Netflix released the first three episodes in a six-part documentary series on Prince Harry and his wife Meghan on Thursday, showing how the couple met and the problems they say they faced as part of Britain's royal family.
Below are some quotes from the series:
There was always public pressure, with its fair share of drama, stress and also tears, and witnessing those tears. You always see it on my mum's face.
He said he had learnt "the pain and suffering of women marrying into this institution".
I remember thinking how can I ever find someone who is willing and capable to be able to withstand all the baggage that comes with being with me.
When I got to meet M I was terrified of her being driven away by the media, the same media that had driven so many other people away from me.

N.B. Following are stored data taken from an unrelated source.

### src/rtl/cnn_pkg.sv
`default_nettype none
// +--------------------------------------------------------------------+
// | cnn_pkg : shared constants, FSM state type and helpers for the     |
// | result-path packer.                          Revision: 1.0         |
// +--------------------------------------------------------------------+
package cnn_pkg;

    localparam int CFG_RLT_DEPTH = 20;
    localparam int CFG_RLT_COUNT = 21;

    typedef enum logic [0:0] {
        IDLE = 1'b0,
        SEND = 1'b1
    } rlt_state_t;

    function automatic int lanes_per_beat(input int str_w, input int img_w);
        return str_w / img_w;
    endfunction

endpackage
`default_nettype wire

### src/rtl/cnn_rlt_lane_sel.sv
`default_nettype none
// +--------------------------------------------------------------------+
// | cnn_rlt_lane_sel : picks the channels of one output beat from the  |
// | held result word, zeroing channels at or beyond the active depth.  |
// |                                              Revision: 1.0         |
// +--------------------------------------------------------------------+
module cnn_rlt_lane_sel #(
    parameter int IMG_WIDTH     = 16,
    parameter int DEPTH_NB      = 16,
    parameter int STR_RLT_WIDTH = 64,
    parameter int BEAT_W        = 2,
    parameter int DEP_W         = 5
) (
    input  logic [IMG_WIDTH*DEPTH_NB-1:0] word_i,
    input  logic [BEAT_W-1:0]             beat_i,
    input  logic [DEP_W-1:0]              depth_i,
    output logic [STR_RLT_WIDTH-1:0]      beat_o
);
    import cnn_pkg::*;

    localparam int LANES = lanes_per_beat(STR_RLT_WIDTH, IMG_WIDTH);
    localparam int CH_W  = (DEPTH_NB > 1) ? $clog2(DEPTH_NB) : 1;

    logic [IMG_WIDTH-1:0] w_chan [DEPTH_NB];

    generate
        for (genvar k = 0; k < DEPTH_NB; k++) begin : g_chan
            assign w_chan[k] = word_i[k*IMG_WIDTH +: IMG_WIDTH];
        end

        for (genvar j = 0; j < LANES; j++) begin : g_lane
            logic [31:0]          w_ch;
            logic [IMG_WIDTH-1:0] w_lane;

            assign w_ch = 32'(beat_i) * 32'(LANES) + 32'(j);

            // The depth guard also covers lanes past the last physical channel.
            always_comb begin
                w_lane = '0;
                if (w_ch < 32'(depth_i) && w_ch < 32'(DEPTH_NB)) begin
                    w_lane = w_chan[w_ch[CH_W-1:0]];
                end
            end

            assign beat_o[j*IMG_WIDTH +: IMG_WIDTH] = w_lane;
        end
    endgenerate

endmodule
`default_nettype wire

### src/rtl/cnn_rlt_pack.sv
`default_nettype none
// +--------------------------------------------------------------------+
// | cnn_rlt_pack : packs the first D channels of each result word into |
// | stream beats and flags the frame end after N words.                |
// | Optional macro CNN_RLT_RELU_EN rectifies channels at capture.      |
// |                                              Revision: 1.0         |
// +--------------------------------------------------------------------+
module cnn_rlt_pack #(
    parameter int CFG_DWIDTH    = 32,
    parameter int CFG_AWIDTH    = 5,
    parameter int IMG_WIDTH     = 16,
    parameter int DEPTH_NB      = 16,
    parameter int STR_RLT_WIDTH = 64,
    parameter int CFG_RLT_DEPTH = cnn_pkg::CFG_RLT_DEPTH,
    parameter int CFG_RLT_COUNT = cnn_pkg::CFG_RLT_COUNT,
    parameter int CNT_WIDTH     = 24
) (
    input  logic                          clk,
    input  logic                          rst,
    input  logic [CFG_DWIDTH-1:0]         cfg_data,
    input  logic [CFG_AWIDTH-1:0]         cfg_addr,
    input  logic                          cfg_valid,
    input  logic [IMG_WIDTH*DEPTH_NB-1:0] result_bus,
    input  logic                          result_val,
    output logic                          result_rdy,
    output logic [STR_RLT_WIDTH-1:0]      str_rlt_bus,
    output logic                          str_rlt_last,
    output logic                          str_rlt_val,
    input  logic                          str_rlt_rdy,
    output logic [CNT_WIDTH-1:0]          frame_words
);
    import cnn_pkg::*;

    localparam int LANES     = lanes_per_beat(STR_RLT_WIDTH, IMG_WIDTH);
    localparam int MAX_BEATS = (DEPTH_NB + LANES - 1) / LANES;
    localparam int BEAT_W    = (MAX_BEATS > 1) ? $clog2(MAX_BEATS) : 1;
    localparam int DEP_W     = $clog2(DEPTH_NB + 1);
    localparam int WORD_W    = IMG_WIDTH * DEPTH_NB;

    rlt_state_t            state_q;
    logic [WORD_W-1:0]     word_q;
    logic [DEP_W-1:0]      cfg_depth_q;
    logic [DEP_W-1:0]      depth_q;
    logic [DEP_W-1:0]      depth_d;
    logic [CNT_WIDTH-1:0]  cfg_count_q;
    logic [CNT_WIDTH-1:0]  count_q;
    logic [CNT_WIDTH-1:0]  frame_words_q;
    logic [CNT_WIDTH-1:0]  frame_words_d;
    logic [BEAT_W-1:0]     beat_q;
    logic [BEAT_W-1:0]     beats_m1_q;
    logic [BEAT_W-1:0]     beats_m1_d;

    logic [WORD_W-1:0]        w_cap_word;
    logic [STR_RLT_WIDTH-1:0] w_sel;
    logic [CNT_WIDTH-1:0]     w_fw_inc;
    logic                     w_depth_wr;
    logic                     w_count_wr;
    logic                     w_last_beat;
    logic                     w_beat_done;
    logic                     w_frame_hit;
    logic                     w_accept;

    assign w_depth_wr = cfg_valid && (cfg_addr == CFG_AWIDTH'(CFG_RLT_DEPTH));
    assign w_count_wr = cfg_valid && (cfg_addr == CFG_AWIDTH'(CFG_RLT_COUNT));

    always_comb begin
        depth_d = DEP_W'(DEPTH_NB);
        if (cfg_data != '0 && cfg_data <= CFG_DWIDTH'(DEPTH_NB)) begin
            depth_d = cfg_data[DEP_W-1:0];
        end
    end

    // Beat count derives from the live depth register because it is sampled at capture.
    assign beats_m1_d = BEAT_W'((32'(cfg_depth_q) + 32'(LANES) - 32'd1) / 32'(LANES) - 32'd1);

    assign w_last_beat = (state_q == SEND) && (beat_q == beats_m1_q);
    assign w_beat_done = w_last_beat && str_rlt_rdy;
    assign w_fw_inc    = frame_words_q + CNT_WIDTH'(1);
    assign w_frame_hit = (count_q != '0) && (w_fw_inc == count_q);
    assign frame_words_d = w_frame_hit ? '0 : w_fw_inc;

    assign result_rdy = (state_q == IDLE) || w_beat_done;
    assign w_accept   = result_val && result_rdy;

`ifdef CNN_RLT_RELU_EN
    generate
        for (genvar k = 0; k < DEPTH_NB; k++) begin : g_relu
            assign w_cap_word[k*IMG_WIDTH +: IMG_WIDTH] =
                result_bus[(k+1)*IMG_WIDTH-1] ? '0 : result_bus[k*IMG_WIDTH +: IMG_WIDTH];
        end
    endgenerate
`else
    assign w_cap_word = result_bus;
`endif

    cnn_rlt_lane_sel #(
        .IMG_WIDTH     (IMG_WIDTH),
        .DEPTH_NB      (DEPTH_NB),
        .STR_RLT_WIDTH (STR_RLT_WIDTH),
        .BEAT_W        (BEAT_W),
        .DEP_W         (DEP_W)
    ) u_lane_sel (
        .word_i  (word_q),
        .beat_i  (beat_q),
        .depth_i (depth_q),
        .beat_o  (w_sel)
    );

    always_ff @(posedge clk) begin
        if (!rst) begin
            state_q       <= IDLE;
            word_q        <= '0;
            cfg_depth_q   <= DEP_W'(DEPTH_NB);
            depth_q       <= DEP_W'(DEPTH_NB);
            cfg_count_q   <= '0;
            count_q       <= '0;
            frame_words_q <= '0;
            beat_q        <= '0;
            beats_m1_q    <= '0;
        end else begin
            if (w_depth_wr) begin
                cfg_depth_q <= depth_d;
            end
            if (w_count_wr) begin
                cfg_count_q <= CNT_WIDTH'(cfg_data);
            end

            if (w_accept) begin
                word_q     <= w_cap_word;
                depth_q    <= cfg_depth_q;
                count_q    <= cfg_count_q;
                beats_m1_q <= beats_m1_d;
                beat_q     <= '0;
            end

            case (state_q)
                IDLE: begin
                    if (w_accept) begin
                        state_q <= SEND;
                    end
                end
                SEND: begin
                    if (str_rlt_rdy) begin
                        if (beat_q == beats_m1_q) begin
                            if (!w_accept) begin
                                state_q <= IDLE;
                            end
                        end else begin
                            beat_q <= beat_q + BEAT_W'(1);
                        end
                    end
                end
                default: state_q <= IDLE;
            endcase

            // A count rewrite restarts the frame even if a word completes this cycle.
            if (w_count_wr) begin
                frame_words_q <= '0;
            end else if (w_beat_done) begin
                frame_words_q <= frame_words_d;
            end
        end
    end

    assign str_rlt_val  = (state_q == SEND);
    assign str_rlt_bus  = str_rlt_val ? w_sel : '0;
    assign str_rlt_last = w_last_beat && w_frame_hit;
    assign frame_words  = frame_words_q;

endmodule
`default_nettype wire

### config.mk
export PLATFORM = sky130hd
export DESIGN_NAME = cnn_rlt_pack
export DESIGN_NICKNAME = d
export VERILOG_FILES = /design/src/rtl/cnn_pkg.sv /design/src/rtl/cnn_rlt_lane_sel.sv /design/src/rtl/cnn_rlt_pack.sv
export SDC_FILE = /design/constraint.sdc
export NUM_CORES = 1
export LEC_CHECK = 0
export CAP_MARGIN = 20
export CORE_ASPECT_RATIO = 1.2
export CORE_UTILIZATION = 50
export CTS_CLUSTER_DIAMETER = 120
export DETAILED_ROUTE_END_ITERATION = 10
export PLACE_DENSITY = 0.81
export SYNTH_ARGS = -nofsm -noshare
export SYNTH_HDL_FRONTEND = slang
export SYNTH_SLANG_ARGS = --single-unit
### constraint.sdc
create_clock -name clk -period 5.35 [get_ports clk]
set_clock_uncertainty 0.15 [all_clocks]
set_input_delay 1.605 -clock clk [delete_from_list [all_inputs] [get_ports clk]]
set_output_delay 1.605 -clock clk [all_outputs]
set_load 0.05 [all_outputs]
==> impl_metrics.json <==
{
  "status": "finished, final reports clean",
  "crit_type": "flop to output port",
  "cts-root-buf": "clkbuf_16",
  "rows": 71,
  "required_ns": 3.60,
  "final_cell_area_um2": 21430,
  "yosysTopAreaCell": "dfxtp_1",
  "final_hold_viol_count": 0,
  "clock_path_buffers": 3,
  "maxCapViolCount": 0,
  "track_usage_pct": 28.40,
  "power.leakage_nw": 7.749,
  "ys_types": 63,
  "holdPathStages": 2,
  "max_freq_mhz": 193.3,
  "worstPathMaxFanout": 7,
  "clock_latency_ns": 0.51,
  "ys_ff_latch": 343,
  "cts-buffers-inserted": 36,
  "hold_start": "cfg_count_q[2]",
  "reg2regPathDepth": 9,
  "met2_length_um": 23280,
  "fin_cells": 2570,
  "die_width_um": 165.2,
  "grt_setup_unrepaired": "false",
  "worstPathCellList": "nand3_1 -> nor4_1 -> and2_1 -> a41oi_1 -> nand3_1 -> o2111ai_2 -> nor2_1 -> buf_12",
  "wirelength_um": 47000,
  "syn_area_um2": 15980,
  "grt-ovfl-total": 0,
  "syn_inst": 1819,
  "post-place-ws_ns": 0.6114,
  "r2r_start": "frame_words[6]",
  "synthArstFlopShare_pct": 0,
  "io_pins": 389,
  "start_kind": "flop",
  "ys.flop_type": "dfxtp_1",
  "hold_buffers": 0,
  "drt.antenna.violating_nets": 0,
  "worstMarginPinSlew_ns": 0.9097,
  "placedInstanceArea_um2": 20070,
  "grt_max_degree": 189,
  "crit_family": "simple AND/OR/NAND/NOR gates",
  "setup_tns_ns": 0,
  "relSlewSlack_pct": 38.79,
  "wl_met3_um": 3142,
  "routedWlPerCell_um": 18.29,
  "critPathMostFrequentCell": "nand3_1",
  "drc": 0,
  "grt_pass1_vias": 13510,
  "routabilityCongestion": 0.9428,
  "antenna_found_initial": 11,
  "start_util_pct": 50.96,
  "critical_path_buf_inv_count": 1,
  "port_buffers": 388,
  "h-tree-depth": 2,
  "hold_end": "count_q[2]",
  "synth.yosys.seq_area_share_pct": 42.97,
  "yosys_warnings": 0,
  "die_area_um2": 32680,
  "grt_pass1_wl_um": 72300,
  "period_minus_slack_ns": 5.174,
  "area_delta_synth_final_pct": 34.07,
  "cts_sinks": 343,
  "num_vias": 13860,
  "setup_ws_ns": 0.1762,
  "end_kind": "output port",
  "regToRegSetupSlack_ns": 1.85,
  "slowest_stage": "nor4_1",
  "synth_top_area_share_pct": 42.97,
  "drt-initial-drc-count": 846,
  "synth_nets": 2122,
  "vdd_drop_max_v": 0.0002297,
  "powerDensity_nw_per_um2": 289.6,
  "viasPerCell": 5.395,
  "cp_data_arrival_time_ns": 3.42,
  "drv_slew": 0,
  "max_stage_delay_ns": 0.85,
  "hpwl_um": 32760,
  "ys_top_cells_by_area": "dfxtp_1, nand2_1, a21boi_0, mux4_2, nor2b_1",
  "dp_cells": 2491,
  "die_height_um": 197.8,
  "drt-met1-wl_um": 18960,
  "nets": 2434,
  "layout-drive-gt1-share_pct": 7.735,
  "cts_tree": "yes",
  "fin_crit_sh_pct": 96.71,
  "routed.top_layer": "met4",
  "clk_pin_slew_worst_paths_ns": 0.06,
  "synth_enable_flop_cells": 0,
  "finalSetupViolations": 0,
  "r2r-end": "frame_words[23]",
  "core_area_um2": 31360,
  "drtPass1Iterations": 5,
  "avgSynthCellArea_um2": 8.785,
  "worstHoldPathType": "flop to flop",
  "critPathLaunch": "frame_words[6]"
}
worst max-delay path by stage:
| stage | depth (start not counted) | endpoint | slack, ns |
|---|---|---|---|
| global route | 8 | str_rlt_last | 0.01 |
| finish | 8 | str_rlt_last | 0.18 |
| global placement | 8 | str_rlt_last | 0.69 |
| floorplan | 9 | str_rlt_last | 0.13 |
| CTS | 8 | str_rlt_last | 0.05 |
| detailed placement | 8 | str_rlt_last | 0.61 |
metal layers:
metal	GRT usage (%)	vias up
li1	-	6805
met1	34.01	6533
met2	49.09	435
met3	5.802	91
met4	11.62	0
met5	0	-
through the flow:
| step | total power, W | util, % | hold WS, ns |
|---|---|---|---|
| 4_1_cts | 0.006244 | 68.08 | 0.3143 |
| 6_report | 0.006206 | 68.32 | 0.3063 |
| 2_1_floorplan | 0.003208 | - | 0.2902 |
| 3_5_place_dp | 0.003590 | 63.99 | 0.3075 |
| 3_3_place_gp | 0.003570 | 63.99 | 0.2956 |
| 5_1_grt | 0.006436 | 68.32 | 0.3292 |
area by class of cell:
cell class,instances,area (um^2)
sequential,343,6877
tap,401,501.7
multi-input combinational,1327,8548
clock inverter,12,183.9
antenna,10,25.02
timing repair buffer,410,4140
fill,2500,9933
inverter,13,48.80
clock buffer,54,1101
flip-flops by register name, indices dropped and copies added, names as in the netlist, 2 cells and up:
register	flops
frame_words	24
beats_m1_q	2
cfg_depth_q	5
cfg_count_q	24
word_q	256
count_q	24
beat_q	2
depth_q	5
report_power, final:
part           switching, W  internal (W)
sequential        0.0000681       0.00268
combinational      0.000384      0.000404
clock               0.00104       0.00163
total               0.00149       0.00471
Yosys cell counts (2+ instances only):
cell type    n
or4_1        3
a22oi_1      4
nor4b_1      2
a21boi_0   287
a21oi_1      6
nor3b_1      2
nor3_1       9
xor2_1      22
or3_1        4
nand4_1     13
and3_1       3
nand2_1    598
mux4_2      64
and2_1       5
mux2i_1     28
nand4b_1     3
xnor2_1     29
buf_4        2
inv_1       13
and4_1       6
nand3_1     21
clkbuf_1   116
buf_1       10
o211ai_1     3
mux2_2       2
or2_2        3
buf_6        2
nor2_1      35
o21ai_0     11
ha_1         5
a31oi_1     11
dfxtp_1    343
nor4_4       2
nor2b_1     94
nand3b_1     2
o21a_1       3
nor4bb_1     2
buf_2        5
nor4_1      22
cell usage in the layout (no fill, tap or decap), types with 22 or more instances in the layout:
cell	synthesis	layout
nor2_1	35	35
xnor2_1	29	29
nor2b_1	94	94
nand2_1	598	597
clkdlybuf4s50_1	0	385
nor4_1	22	22
mux4_2	64	64
clkbuf_16	0	38
mux2i_1	28	28
xor2_1	22	22
a21boi_0	287	287
dfxtp_1	343	339
worst register-to-register path, delay by kind of cell, from the launching register on:
kind / cells / cell delay [ns]
AOI/OAI and AO/OA: 3 / 0.72
buffers and inverters: 1 / 0.23
DFF: 1 / 0.56
and+or+nand+nor: 5 / 1.71
what timing repair did:
item / CTS / global route
buffers inserted: 0 / 2
setup endpoints to repair: 0 / 1
gates resized for setup: 0 / 3
logic make-up (layout without fill, tap and decap cells):
logic type | Yosys count | after routing | synth area share [%]
simple gates | 834 | 834 | 23.14
flops | 343 | 343 | 42.97
compound gates | 342 | 342 | 15.96
buf+inv | 149 | 489 | 3.688
mux | 94 | 94 | 10.91
xor+xnor | 52 | 52 | 2.936
fa+ha+maj | 5 | 5 | 0.3915
other cells | 0 | 10 | 0
Note: power is estimated with default switching activity, not from simulation.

I knew that the only way that this could possibly work is by keeping it quiet for as long as possible.
She sacrificed everything she ever knew, the freedom that she had, to join me in my world. And then pretty soon after that I ended up sacrificing everything that I know to join her in her world.
For so many people in the family, especially the men, there can be a temptation or an urge to marry someone who would fit the mould as opposed to somebody who you are perhaps destined to be with.
The difference between making the decision with your head or your heart. My mum certainly made most of her decisions, if not all of them, from her heart. And I am my mother's son.
So much of what Meghan is and how she is so similar to my mum, she has the same compassion, she has the same empathy, she has the same confidence, she has this warmth about her.
I accept that there will be people around the world who will fundamentally disagree with what I've done and how I've done it, but I knew that I had to do everything I could to protect my family especially after what happened to my mum. You know, I didn't want history to repeat itself.
He said they had to wear two hats: One was two grieving sons ... two was the royal hat: show no emotion, get out there, meet the people and shake their hands.
This is about duty and service and I feel as though, being part of this family, it is my duty to uncover this exploitation and bribery that happens within our media.
That press pack of royal correspondents is essentially just an extended PR arm of the royal family.
On the royal rota system: It's like this family is ours to exploit. Their trauma is our story and our narrative to control.
Meghan calls it an "orchestrated reality show". It was rehearsed.
My point is we weren't allowed to tell our story because they didn't want...
Harry: We've never been allowed to tell our story.
Meghan: That's true... Until now.
In this family, sometimes you're part of the problem rather than part of the solution. And there is a huge level of unconscious bias. The thing with unconscious bias is it's actually no one's fault. But once it's been pointed out or identified within yourself, you then need to make it right. It's education, it's awareness. It's a constant. It's a constant work in progress. For everybody, including me.
It was one of the biggest mistakes of my life. I felt so ashamed afterwards. All I wanted to do was make it right. I sat down and spoke to the chief rabbi in London which had a profound impact on me. I went to Berlin and spoke to a Holocaust survivor. I could have just ignored it and got on and probably made the same mistakes over and over again in my life. But I learned from that.